"""

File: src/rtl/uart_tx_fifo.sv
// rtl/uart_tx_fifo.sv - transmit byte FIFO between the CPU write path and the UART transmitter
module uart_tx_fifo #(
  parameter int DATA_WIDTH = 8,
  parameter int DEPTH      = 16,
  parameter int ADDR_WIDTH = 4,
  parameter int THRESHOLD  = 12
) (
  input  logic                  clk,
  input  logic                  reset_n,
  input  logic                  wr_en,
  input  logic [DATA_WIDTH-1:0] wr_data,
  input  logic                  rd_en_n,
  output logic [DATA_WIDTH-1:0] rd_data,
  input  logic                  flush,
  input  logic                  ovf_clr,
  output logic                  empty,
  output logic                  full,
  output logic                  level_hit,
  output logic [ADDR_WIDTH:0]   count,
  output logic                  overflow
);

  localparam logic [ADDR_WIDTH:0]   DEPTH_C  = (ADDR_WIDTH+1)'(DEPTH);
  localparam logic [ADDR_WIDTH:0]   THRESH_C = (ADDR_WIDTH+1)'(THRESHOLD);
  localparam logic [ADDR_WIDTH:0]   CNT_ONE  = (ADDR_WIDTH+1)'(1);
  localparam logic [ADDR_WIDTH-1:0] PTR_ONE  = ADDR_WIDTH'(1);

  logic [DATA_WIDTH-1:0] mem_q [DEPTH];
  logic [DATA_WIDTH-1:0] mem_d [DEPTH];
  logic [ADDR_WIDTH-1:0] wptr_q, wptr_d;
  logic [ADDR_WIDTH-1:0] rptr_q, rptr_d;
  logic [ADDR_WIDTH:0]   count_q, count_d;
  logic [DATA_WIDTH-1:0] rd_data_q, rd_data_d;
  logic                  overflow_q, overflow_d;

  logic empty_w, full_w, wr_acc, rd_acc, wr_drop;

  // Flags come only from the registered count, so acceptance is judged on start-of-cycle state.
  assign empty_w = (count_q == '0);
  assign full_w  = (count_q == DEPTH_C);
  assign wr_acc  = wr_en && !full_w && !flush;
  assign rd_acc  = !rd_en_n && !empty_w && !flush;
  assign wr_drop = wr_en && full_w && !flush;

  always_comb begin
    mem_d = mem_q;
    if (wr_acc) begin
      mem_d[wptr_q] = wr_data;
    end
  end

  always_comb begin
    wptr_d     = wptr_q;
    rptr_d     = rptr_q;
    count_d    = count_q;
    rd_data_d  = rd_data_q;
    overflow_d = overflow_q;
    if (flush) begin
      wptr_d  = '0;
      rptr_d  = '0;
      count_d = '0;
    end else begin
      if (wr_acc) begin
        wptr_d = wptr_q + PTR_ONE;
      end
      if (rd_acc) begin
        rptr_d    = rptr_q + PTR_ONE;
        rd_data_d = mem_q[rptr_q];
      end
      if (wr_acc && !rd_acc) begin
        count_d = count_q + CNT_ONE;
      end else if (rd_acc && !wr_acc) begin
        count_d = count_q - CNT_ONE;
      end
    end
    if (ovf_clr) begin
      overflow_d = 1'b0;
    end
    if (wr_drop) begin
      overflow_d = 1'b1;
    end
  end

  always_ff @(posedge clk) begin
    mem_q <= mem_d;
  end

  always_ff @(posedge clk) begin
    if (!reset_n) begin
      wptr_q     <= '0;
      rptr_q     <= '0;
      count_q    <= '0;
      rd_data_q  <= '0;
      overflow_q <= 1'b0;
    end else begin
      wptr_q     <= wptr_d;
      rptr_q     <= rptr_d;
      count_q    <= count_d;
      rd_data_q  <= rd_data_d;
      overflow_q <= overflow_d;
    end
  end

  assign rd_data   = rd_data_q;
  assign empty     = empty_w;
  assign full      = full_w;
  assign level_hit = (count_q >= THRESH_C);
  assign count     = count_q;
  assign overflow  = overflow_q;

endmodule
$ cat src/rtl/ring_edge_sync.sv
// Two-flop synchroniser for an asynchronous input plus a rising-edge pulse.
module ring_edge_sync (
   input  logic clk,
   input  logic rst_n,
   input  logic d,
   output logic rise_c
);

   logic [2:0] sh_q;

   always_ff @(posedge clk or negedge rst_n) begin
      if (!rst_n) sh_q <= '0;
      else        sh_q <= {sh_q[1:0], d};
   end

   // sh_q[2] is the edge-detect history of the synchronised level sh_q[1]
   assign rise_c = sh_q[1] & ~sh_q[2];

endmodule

"""
"""

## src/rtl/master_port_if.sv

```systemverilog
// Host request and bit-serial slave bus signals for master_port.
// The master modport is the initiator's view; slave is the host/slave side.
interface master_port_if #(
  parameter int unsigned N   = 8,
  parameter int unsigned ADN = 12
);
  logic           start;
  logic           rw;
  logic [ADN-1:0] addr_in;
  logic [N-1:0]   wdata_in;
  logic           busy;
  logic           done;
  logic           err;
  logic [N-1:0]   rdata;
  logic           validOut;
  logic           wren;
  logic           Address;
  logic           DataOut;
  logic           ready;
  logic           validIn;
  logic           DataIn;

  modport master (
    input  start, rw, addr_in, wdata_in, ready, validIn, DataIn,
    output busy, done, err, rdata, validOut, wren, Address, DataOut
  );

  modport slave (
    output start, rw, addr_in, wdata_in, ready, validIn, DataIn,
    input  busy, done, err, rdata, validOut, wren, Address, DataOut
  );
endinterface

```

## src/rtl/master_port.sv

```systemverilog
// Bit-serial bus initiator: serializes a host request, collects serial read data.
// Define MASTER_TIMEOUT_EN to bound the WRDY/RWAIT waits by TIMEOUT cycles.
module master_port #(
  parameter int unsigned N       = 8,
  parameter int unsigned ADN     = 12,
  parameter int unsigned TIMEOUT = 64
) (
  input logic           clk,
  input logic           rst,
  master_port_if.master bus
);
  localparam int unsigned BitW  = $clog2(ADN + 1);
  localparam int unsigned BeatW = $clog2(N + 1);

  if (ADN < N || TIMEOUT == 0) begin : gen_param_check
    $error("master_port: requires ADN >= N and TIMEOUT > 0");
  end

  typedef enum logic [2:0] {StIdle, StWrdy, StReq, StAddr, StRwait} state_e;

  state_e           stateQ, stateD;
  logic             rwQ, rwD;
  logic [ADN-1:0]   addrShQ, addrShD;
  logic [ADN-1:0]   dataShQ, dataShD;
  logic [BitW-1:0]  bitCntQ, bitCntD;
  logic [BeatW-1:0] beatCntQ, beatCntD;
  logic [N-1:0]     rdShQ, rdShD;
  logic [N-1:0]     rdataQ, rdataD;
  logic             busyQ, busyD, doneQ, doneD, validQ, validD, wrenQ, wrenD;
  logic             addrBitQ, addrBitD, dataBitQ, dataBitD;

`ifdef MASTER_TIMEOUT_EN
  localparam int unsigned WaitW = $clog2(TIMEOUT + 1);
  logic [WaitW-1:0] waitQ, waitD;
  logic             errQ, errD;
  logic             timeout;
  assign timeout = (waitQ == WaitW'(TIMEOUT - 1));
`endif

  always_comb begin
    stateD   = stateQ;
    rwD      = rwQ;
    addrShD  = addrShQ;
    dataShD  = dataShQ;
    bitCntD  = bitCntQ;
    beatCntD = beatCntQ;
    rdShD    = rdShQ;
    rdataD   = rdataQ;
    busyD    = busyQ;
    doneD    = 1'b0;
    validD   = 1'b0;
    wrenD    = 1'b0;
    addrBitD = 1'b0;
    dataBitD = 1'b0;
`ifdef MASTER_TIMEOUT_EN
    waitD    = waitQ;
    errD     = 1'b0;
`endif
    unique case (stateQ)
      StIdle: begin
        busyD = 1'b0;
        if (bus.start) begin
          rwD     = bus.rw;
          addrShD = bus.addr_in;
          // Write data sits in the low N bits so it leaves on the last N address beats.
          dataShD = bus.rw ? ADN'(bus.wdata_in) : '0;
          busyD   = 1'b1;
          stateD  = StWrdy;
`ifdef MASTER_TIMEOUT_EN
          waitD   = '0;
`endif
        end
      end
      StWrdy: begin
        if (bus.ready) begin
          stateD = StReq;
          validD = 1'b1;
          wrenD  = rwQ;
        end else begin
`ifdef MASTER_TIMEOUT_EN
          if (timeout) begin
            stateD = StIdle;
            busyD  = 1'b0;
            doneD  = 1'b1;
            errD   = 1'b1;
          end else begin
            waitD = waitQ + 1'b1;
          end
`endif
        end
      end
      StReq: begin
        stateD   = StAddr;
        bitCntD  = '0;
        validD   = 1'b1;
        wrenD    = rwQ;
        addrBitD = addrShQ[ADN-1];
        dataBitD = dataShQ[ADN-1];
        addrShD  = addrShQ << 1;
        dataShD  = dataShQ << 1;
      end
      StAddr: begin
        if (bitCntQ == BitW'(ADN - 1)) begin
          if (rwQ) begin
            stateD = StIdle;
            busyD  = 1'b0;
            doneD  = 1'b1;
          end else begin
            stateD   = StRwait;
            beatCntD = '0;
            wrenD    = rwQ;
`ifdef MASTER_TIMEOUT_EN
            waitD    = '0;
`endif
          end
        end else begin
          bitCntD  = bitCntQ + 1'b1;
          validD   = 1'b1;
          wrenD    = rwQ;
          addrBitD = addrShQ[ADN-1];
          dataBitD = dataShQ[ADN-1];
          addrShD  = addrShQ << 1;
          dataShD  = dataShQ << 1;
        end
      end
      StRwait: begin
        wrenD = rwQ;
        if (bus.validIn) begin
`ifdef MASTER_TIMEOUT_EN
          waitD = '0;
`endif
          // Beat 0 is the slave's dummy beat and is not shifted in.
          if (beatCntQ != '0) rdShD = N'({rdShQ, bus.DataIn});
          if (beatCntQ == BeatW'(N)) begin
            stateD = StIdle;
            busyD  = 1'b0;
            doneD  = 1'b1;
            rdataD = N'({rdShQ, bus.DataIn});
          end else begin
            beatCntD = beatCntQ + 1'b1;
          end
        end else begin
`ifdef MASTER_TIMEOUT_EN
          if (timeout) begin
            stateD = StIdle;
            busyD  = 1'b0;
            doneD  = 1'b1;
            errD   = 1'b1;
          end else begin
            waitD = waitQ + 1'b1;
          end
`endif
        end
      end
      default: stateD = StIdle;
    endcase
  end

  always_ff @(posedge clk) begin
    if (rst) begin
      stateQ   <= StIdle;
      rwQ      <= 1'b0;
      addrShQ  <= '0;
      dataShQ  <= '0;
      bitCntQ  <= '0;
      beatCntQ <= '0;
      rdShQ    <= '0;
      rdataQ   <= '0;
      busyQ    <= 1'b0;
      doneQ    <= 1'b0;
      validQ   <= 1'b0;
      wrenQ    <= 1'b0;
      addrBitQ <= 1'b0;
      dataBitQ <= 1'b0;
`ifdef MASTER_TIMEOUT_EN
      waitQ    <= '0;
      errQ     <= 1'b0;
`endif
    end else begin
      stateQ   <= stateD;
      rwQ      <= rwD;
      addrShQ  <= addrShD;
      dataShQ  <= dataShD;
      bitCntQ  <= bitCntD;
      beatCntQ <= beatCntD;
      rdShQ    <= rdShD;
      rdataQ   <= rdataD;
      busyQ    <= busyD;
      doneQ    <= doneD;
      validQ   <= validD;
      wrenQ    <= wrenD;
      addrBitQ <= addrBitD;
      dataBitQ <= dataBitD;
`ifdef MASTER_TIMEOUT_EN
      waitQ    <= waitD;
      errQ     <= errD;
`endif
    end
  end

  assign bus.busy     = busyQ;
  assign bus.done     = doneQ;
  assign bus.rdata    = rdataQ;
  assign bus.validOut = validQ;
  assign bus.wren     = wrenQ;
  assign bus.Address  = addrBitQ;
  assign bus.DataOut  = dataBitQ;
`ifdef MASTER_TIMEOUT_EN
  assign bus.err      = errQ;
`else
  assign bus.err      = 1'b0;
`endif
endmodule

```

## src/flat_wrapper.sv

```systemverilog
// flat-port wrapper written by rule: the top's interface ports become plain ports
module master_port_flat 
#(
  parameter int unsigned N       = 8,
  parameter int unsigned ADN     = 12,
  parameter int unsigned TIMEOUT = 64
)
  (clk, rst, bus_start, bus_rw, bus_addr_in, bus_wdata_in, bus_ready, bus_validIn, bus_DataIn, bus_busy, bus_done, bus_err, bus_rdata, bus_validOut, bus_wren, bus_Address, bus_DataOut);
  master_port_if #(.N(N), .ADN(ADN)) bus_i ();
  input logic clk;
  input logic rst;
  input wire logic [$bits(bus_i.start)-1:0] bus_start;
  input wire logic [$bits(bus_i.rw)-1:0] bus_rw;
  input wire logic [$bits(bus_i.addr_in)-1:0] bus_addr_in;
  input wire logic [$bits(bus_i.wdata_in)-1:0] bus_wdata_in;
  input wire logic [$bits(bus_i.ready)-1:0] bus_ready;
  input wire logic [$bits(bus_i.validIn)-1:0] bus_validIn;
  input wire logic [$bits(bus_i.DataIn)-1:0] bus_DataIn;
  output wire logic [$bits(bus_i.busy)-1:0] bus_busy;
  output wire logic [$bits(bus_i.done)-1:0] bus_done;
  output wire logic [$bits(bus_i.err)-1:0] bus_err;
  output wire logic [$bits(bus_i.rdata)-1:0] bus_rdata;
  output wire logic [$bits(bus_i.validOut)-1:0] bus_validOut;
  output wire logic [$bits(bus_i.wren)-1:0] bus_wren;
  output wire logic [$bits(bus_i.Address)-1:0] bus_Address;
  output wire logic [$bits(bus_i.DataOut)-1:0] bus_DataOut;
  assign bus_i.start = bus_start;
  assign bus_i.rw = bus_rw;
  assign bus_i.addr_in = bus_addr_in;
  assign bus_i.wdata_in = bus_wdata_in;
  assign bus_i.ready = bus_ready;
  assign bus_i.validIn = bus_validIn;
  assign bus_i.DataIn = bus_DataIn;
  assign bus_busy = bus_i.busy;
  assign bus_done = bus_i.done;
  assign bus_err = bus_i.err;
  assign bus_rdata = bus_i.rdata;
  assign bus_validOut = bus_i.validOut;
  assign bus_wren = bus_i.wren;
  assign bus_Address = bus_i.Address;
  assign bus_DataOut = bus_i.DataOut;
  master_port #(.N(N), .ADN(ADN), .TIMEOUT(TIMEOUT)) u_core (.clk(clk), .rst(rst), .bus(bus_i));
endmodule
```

"""

### Required action
From the entries above, give again exactly the lines running from the line with "File: src/rtl/uart_tx_fifo.sv" to the line with "logic empty_w, full_w, wr_acc, rd_acc, wr_drop;"; include both of those lines.

### Answer section
File: src/rtl/uart_tx_fifo.sv
// rtl/uart_tx_fifo.sv - transmit byte FIFO between the CPU write path and the UART transmitter
module uart_tx_fifo #(
  parameter int DATA_WIDTH = 8,
  parameter int DEPTH      = 16,
  parameter int ADDR_WIDTH = 4,
  parameter int THRESHOLD  = 12
) (
  input  logic                  clk,
  input  logic                  reset_n,
  input  logic                  wr_en,
  input  logic [DATA_WIDTH-1:0] wr_data,
  input  logic                  rd_en_n,
  output logic [DATA_WIDTH-1:0] rd_data,
  input  logic                  flush,
  input  logic                  ovf_clr,
  output logic                  empty,
  output logic                  full,
  output logic                  level_hit,
  output logic [ADDR_WIDTH:0]   count,
  output logic                  overflow
);

  localparam logic [ADDR_WIDTH:0]   DEPTH_C  = (ADDR_WIDTH+1)'(DEPTH);
  localparam logic [ADDR_WIDTH:0]   THRESH_C = (ADDR_WIDTH+1)'(THRESHOLD);
  localparam logic [ADDR_WIDTH:0]   CNT_ONE  = (ADDR_WIDTH+1)'(1);
  localparam logic [ADDR_WIDTH-1:0] PTR_ONE  = ADDR_WIDTH'(1);

  logic [DATA_WIDTH-1:0] mem_q [DEPTH];
  logic [DATA_WIDTH-1:0] mem_d [DEPTH];
  logic [ADDR_WIDTH-1:0] wptr_q, wptr_d;
  logic [ADDR_WIDTH-1:0] rptr_q, rptr_d;
  logic [ADDR_WIDTH:0]   count_q, count_d;
  logic [DATA_WIDTH-1:0] rd_data_q, rd_data_d;
  logic                  overflow_q, overflow_d;

  logic empty_w, full_w, wr_acc, rd_acc, wr_drop;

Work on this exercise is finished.